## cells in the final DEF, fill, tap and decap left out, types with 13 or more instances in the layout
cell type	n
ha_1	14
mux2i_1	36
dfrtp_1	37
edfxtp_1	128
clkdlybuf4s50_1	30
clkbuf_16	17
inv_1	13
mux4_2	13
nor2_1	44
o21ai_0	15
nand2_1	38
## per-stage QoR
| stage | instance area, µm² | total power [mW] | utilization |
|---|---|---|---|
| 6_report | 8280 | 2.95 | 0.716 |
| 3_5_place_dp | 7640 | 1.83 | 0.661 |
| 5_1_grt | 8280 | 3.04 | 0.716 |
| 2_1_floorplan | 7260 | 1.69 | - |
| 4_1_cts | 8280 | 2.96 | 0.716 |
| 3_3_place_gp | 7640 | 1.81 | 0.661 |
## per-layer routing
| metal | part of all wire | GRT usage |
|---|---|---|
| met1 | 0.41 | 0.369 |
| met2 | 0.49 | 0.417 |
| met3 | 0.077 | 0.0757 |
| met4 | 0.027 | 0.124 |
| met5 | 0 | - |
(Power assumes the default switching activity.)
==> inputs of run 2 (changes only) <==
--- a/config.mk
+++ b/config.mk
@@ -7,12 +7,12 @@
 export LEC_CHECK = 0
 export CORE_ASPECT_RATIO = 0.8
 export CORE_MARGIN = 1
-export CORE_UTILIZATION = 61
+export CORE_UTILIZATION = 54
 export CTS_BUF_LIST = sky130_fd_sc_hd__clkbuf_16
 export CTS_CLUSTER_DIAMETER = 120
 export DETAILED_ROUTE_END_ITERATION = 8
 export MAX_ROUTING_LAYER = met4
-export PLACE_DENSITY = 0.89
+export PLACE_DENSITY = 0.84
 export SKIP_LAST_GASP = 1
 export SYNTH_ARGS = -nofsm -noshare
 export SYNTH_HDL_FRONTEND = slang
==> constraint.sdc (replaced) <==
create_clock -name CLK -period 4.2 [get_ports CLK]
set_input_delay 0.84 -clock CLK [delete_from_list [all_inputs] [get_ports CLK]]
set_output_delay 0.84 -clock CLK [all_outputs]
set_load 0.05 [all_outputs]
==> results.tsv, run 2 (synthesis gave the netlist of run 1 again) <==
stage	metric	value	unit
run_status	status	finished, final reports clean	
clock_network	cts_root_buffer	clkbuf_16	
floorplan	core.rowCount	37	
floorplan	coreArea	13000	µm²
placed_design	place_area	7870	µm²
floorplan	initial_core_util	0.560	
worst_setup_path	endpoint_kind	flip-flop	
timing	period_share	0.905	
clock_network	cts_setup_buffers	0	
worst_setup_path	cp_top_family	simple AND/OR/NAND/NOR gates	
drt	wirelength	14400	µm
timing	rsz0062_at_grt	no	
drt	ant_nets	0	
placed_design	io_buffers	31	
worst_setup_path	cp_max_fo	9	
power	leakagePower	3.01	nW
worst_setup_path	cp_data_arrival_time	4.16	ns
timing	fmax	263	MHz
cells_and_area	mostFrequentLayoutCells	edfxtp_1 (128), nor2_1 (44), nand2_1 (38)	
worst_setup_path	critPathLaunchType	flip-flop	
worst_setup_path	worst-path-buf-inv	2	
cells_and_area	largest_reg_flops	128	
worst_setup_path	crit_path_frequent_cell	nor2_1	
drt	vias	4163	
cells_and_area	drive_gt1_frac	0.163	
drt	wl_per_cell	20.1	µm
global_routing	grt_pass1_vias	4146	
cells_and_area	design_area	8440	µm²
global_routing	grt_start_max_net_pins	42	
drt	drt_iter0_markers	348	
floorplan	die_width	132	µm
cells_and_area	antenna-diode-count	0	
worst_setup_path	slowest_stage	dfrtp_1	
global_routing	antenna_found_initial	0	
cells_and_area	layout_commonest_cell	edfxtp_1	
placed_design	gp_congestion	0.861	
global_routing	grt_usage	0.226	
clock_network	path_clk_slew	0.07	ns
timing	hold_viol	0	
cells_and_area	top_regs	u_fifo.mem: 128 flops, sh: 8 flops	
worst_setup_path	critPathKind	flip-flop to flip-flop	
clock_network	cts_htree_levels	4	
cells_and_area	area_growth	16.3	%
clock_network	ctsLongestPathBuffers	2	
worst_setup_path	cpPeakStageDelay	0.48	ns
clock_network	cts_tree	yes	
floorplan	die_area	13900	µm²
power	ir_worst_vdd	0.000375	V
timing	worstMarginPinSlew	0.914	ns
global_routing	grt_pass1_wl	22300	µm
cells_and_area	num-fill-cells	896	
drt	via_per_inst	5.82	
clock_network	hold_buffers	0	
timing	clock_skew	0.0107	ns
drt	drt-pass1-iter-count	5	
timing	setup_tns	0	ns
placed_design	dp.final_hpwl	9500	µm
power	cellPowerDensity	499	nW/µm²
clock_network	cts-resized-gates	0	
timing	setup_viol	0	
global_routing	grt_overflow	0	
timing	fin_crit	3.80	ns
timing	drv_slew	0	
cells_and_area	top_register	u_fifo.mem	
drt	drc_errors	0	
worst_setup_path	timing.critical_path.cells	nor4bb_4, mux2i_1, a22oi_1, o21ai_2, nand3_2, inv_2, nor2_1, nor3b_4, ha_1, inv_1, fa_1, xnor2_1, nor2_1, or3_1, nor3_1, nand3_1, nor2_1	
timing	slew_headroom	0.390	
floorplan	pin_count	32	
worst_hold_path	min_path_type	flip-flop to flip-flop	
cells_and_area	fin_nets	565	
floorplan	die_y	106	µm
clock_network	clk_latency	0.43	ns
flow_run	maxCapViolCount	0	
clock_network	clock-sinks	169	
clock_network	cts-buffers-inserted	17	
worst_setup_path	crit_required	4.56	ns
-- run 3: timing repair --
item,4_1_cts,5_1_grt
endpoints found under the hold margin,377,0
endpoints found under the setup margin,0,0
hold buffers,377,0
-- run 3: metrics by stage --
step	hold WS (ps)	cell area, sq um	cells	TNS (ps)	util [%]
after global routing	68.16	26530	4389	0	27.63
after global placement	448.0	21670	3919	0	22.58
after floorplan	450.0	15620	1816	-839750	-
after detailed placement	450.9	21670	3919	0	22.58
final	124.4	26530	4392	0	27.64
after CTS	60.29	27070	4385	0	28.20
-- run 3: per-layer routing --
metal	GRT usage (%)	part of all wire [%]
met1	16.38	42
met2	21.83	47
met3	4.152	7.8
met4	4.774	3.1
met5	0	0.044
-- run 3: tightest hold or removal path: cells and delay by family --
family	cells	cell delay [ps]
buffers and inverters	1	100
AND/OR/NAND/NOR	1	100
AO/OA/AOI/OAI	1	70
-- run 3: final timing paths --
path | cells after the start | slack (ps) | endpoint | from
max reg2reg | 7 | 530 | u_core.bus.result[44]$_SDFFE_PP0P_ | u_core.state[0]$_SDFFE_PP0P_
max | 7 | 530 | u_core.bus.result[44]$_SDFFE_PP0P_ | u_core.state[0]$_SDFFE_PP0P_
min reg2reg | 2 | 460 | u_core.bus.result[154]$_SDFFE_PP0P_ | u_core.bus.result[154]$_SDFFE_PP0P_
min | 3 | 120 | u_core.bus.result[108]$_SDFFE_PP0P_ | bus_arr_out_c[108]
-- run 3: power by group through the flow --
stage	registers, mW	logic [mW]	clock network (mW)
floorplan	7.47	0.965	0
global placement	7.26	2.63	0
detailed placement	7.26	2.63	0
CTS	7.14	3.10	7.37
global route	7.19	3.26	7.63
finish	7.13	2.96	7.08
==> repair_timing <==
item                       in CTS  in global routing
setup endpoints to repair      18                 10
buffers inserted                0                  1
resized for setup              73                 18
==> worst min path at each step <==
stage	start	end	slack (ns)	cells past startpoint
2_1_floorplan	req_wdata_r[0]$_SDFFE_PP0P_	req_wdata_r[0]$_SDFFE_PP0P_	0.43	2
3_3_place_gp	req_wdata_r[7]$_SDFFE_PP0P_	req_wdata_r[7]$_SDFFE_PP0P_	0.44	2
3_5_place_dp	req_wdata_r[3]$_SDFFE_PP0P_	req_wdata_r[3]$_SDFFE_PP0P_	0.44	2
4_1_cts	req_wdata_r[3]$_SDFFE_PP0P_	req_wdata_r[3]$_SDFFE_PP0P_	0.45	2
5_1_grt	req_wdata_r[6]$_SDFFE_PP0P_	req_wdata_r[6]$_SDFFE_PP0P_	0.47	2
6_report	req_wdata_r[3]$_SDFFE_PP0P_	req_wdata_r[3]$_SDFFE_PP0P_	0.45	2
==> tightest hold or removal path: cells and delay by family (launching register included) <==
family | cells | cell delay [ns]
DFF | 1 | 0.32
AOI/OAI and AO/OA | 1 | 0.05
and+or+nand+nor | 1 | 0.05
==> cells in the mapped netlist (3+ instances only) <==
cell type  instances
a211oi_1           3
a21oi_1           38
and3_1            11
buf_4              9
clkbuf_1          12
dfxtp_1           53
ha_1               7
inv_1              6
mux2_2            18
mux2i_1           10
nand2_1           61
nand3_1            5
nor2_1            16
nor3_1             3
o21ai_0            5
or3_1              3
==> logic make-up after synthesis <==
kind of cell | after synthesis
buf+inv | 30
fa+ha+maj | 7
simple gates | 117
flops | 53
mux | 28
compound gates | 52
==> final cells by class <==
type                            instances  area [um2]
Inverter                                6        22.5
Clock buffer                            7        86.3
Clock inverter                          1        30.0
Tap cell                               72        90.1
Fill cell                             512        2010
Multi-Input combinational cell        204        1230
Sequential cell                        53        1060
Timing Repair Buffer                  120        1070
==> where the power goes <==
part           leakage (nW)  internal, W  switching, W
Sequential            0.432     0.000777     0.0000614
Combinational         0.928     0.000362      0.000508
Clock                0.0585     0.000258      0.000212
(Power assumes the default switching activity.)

★ ★ ★ ★ ★

▶ Problem to work on: Search the entries for the string "after" and return each line where it turns up.

▶ Answer for the task:
after global routing	68.16	26530	4389	0	27.63
after global placement	448.0	21670	3919	0	22.58
after floorplan	450.0	15620	1816	-839750	-
after detailed placement	450.9	21670	3919	0	22.58
after CTS	60.29	27070	4385	0	28.20
path | cells after the start | slack (ps) | endpoint | from
==> logic make-up after synthesis <==
kind of cell | after synthesis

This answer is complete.